> _Work required_
As the answer, give a copy of each line below that includes the word "fell".

Stored items:

**********

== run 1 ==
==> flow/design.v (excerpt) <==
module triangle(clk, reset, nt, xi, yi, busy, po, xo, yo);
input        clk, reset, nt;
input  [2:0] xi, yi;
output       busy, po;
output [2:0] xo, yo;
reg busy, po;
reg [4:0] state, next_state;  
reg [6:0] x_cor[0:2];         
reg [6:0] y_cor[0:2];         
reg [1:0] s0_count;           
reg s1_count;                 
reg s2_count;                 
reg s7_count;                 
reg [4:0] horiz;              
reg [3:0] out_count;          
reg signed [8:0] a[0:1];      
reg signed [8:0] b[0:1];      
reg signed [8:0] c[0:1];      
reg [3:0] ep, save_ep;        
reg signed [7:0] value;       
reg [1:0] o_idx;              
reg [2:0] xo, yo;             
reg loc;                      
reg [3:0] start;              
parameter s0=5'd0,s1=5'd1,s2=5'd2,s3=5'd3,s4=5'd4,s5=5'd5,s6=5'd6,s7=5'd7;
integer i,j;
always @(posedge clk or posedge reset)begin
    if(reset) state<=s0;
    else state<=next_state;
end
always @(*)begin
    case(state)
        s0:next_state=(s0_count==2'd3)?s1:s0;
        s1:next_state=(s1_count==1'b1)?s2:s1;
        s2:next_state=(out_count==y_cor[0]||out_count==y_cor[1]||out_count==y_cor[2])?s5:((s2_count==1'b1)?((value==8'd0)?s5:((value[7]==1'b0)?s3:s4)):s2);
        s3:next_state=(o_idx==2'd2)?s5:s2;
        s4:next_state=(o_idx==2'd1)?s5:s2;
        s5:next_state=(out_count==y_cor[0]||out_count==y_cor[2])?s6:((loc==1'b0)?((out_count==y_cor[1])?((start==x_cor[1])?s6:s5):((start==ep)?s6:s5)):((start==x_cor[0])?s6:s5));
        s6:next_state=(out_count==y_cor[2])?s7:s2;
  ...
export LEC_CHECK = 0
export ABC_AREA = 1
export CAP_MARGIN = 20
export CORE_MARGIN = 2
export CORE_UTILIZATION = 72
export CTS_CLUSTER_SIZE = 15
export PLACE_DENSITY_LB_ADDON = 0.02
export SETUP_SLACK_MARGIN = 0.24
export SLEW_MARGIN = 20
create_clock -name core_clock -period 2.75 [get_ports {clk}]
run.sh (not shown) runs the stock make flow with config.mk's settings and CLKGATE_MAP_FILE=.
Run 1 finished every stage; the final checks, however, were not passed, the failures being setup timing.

**********

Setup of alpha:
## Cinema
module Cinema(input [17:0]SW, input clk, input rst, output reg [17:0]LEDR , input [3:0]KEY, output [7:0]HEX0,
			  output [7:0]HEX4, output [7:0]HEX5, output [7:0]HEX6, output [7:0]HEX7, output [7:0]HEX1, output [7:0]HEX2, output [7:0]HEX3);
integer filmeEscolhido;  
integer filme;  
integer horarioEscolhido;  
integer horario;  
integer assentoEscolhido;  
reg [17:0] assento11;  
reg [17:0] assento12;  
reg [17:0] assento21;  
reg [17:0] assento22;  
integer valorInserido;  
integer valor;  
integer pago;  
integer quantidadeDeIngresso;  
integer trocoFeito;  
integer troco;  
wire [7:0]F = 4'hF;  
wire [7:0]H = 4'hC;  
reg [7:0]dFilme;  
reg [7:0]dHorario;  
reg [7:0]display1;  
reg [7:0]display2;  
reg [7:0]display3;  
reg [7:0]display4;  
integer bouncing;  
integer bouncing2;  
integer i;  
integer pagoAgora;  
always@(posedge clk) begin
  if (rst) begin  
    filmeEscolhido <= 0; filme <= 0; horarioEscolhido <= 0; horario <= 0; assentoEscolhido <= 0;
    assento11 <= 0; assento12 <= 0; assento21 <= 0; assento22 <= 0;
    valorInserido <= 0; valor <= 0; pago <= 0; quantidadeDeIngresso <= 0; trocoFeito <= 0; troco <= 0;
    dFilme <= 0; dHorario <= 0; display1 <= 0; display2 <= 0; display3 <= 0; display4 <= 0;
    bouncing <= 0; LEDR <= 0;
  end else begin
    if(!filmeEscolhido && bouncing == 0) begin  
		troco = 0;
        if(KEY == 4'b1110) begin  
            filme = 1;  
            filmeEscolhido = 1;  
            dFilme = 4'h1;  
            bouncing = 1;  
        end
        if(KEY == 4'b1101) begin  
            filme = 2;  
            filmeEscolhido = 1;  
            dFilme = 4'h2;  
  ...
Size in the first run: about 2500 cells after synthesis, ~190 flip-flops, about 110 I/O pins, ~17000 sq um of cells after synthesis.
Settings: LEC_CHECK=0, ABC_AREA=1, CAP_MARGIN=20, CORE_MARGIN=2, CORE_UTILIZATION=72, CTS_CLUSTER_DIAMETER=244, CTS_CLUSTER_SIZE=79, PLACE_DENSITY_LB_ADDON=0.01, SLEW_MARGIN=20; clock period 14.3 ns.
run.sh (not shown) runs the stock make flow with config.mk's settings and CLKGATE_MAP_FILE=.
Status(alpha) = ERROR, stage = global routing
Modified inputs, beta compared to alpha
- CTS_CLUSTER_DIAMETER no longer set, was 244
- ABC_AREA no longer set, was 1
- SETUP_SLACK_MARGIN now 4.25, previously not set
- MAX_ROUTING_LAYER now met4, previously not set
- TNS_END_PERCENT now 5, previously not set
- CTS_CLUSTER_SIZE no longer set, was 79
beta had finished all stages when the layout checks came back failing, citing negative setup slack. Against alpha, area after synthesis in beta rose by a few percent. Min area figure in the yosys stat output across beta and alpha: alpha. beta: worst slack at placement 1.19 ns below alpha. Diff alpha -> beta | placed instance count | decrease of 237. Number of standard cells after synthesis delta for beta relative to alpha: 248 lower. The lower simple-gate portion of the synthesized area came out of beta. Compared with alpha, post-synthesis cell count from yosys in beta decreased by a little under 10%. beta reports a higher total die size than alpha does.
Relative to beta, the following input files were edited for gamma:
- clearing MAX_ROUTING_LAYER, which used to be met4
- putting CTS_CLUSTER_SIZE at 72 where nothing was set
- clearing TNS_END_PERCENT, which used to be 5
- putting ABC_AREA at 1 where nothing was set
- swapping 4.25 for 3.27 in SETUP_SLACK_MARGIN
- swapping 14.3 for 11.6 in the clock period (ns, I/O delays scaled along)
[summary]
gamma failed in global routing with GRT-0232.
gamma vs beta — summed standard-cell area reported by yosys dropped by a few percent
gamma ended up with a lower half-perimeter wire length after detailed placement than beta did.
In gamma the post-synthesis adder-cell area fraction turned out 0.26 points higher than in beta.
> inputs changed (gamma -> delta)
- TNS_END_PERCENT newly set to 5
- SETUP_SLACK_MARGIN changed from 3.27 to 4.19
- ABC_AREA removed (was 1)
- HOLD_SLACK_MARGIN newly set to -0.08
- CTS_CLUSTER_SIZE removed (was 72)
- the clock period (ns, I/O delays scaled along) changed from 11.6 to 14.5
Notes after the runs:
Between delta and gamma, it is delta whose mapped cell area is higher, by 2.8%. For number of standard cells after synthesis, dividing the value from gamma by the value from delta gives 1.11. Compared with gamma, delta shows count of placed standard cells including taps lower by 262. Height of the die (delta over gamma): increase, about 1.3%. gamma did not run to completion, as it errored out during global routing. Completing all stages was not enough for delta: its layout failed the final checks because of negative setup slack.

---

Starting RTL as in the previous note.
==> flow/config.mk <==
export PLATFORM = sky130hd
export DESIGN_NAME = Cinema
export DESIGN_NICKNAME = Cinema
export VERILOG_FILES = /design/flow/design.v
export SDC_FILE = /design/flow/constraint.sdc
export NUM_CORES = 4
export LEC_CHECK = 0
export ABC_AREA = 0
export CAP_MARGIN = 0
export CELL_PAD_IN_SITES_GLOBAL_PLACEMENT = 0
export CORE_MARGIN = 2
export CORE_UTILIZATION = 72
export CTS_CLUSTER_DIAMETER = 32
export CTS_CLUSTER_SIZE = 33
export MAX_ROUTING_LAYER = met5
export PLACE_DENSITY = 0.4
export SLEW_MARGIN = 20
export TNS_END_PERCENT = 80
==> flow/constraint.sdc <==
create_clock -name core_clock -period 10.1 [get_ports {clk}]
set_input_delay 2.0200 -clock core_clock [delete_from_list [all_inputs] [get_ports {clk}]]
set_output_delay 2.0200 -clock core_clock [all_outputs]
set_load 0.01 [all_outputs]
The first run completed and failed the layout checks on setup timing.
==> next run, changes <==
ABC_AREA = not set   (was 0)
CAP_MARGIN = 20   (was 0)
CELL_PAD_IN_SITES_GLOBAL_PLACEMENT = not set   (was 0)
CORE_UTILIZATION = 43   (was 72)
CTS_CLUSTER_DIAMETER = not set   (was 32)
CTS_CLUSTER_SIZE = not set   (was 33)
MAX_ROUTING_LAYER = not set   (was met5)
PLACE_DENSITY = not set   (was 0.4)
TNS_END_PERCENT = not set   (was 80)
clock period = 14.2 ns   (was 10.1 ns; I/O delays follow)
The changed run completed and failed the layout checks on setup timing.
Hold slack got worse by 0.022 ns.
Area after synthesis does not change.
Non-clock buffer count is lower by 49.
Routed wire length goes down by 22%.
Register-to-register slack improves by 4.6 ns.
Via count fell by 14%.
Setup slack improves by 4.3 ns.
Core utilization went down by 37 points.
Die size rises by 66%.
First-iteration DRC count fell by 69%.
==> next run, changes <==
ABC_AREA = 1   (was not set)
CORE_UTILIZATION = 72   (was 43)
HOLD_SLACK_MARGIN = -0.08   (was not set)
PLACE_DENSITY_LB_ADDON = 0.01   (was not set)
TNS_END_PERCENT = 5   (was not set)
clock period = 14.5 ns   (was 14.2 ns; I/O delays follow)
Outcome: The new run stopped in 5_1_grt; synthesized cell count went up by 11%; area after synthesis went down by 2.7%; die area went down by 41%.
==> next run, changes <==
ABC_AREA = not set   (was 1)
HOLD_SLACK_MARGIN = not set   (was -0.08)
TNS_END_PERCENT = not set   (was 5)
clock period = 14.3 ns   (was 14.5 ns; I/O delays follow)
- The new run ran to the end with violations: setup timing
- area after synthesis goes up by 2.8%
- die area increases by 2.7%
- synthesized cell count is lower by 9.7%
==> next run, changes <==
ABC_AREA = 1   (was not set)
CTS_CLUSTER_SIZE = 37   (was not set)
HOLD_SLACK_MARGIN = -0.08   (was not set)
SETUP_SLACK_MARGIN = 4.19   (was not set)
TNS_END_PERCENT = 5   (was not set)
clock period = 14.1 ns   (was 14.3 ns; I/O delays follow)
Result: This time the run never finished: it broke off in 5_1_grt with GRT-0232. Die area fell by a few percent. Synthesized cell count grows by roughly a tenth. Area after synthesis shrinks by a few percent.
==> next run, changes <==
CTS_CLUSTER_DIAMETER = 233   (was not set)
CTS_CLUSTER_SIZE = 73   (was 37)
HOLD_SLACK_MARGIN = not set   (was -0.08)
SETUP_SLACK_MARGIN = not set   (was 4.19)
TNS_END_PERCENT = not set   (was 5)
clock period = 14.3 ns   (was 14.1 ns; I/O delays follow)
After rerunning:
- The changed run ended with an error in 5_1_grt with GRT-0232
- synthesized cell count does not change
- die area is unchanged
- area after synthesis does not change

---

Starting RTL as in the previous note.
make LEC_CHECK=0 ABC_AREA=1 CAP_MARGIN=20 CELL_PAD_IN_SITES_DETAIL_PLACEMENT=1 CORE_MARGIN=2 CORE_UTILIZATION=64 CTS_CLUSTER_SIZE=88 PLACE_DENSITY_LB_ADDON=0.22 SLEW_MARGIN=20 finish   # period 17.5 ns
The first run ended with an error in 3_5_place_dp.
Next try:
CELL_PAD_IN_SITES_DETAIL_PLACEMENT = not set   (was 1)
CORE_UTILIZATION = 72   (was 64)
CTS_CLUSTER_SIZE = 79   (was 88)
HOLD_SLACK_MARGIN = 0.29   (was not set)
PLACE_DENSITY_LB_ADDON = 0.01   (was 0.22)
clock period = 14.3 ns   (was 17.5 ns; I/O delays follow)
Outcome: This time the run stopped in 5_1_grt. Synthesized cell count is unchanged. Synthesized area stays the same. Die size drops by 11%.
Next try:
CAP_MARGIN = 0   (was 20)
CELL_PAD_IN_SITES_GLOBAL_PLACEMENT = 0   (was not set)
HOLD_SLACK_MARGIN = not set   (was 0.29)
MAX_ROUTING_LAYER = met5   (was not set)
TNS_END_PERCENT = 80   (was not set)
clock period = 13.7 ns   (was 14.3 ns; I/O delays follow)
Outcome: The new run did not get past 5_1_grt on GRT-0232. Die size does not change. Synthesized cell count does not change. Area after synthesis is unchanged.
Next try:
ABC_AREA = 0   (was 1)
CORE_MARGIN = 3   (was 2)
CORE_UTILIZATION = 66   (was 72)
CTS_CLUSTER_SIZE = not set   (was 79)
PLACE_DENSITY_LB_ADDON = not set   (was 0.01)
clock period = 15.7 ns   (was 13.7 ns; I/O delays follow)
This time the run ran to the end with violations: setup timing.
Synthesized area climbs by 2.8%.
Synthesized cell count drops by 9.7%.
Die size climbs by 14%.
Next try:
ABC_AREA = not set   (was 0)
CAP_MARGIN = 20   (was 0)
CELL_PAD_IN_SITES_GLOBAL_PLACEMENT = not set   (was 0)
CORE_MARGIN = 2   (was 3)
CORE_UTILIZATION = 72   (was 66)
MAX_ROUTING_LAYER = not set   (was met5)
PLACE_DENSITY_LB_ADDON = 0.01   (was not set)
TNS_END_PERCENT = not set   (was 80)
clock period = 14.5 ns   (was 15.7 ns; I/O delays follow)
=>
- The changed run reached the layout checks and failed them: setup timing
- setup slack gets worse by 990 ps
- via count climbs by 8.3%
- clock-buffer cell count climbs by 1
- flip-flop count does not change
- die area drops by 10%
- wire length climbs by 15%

**********

> _Response for this exercise_
Via count fell by 14%.
First-iteration DRC count fell by 69%.
Result: This time the run never finished: it broke off in 5_1_grt with GRT-0232. Die area fell by a few percent. Synthesized cell count grows by roughly a tenth. Area after synthesis shrinks by a few percent.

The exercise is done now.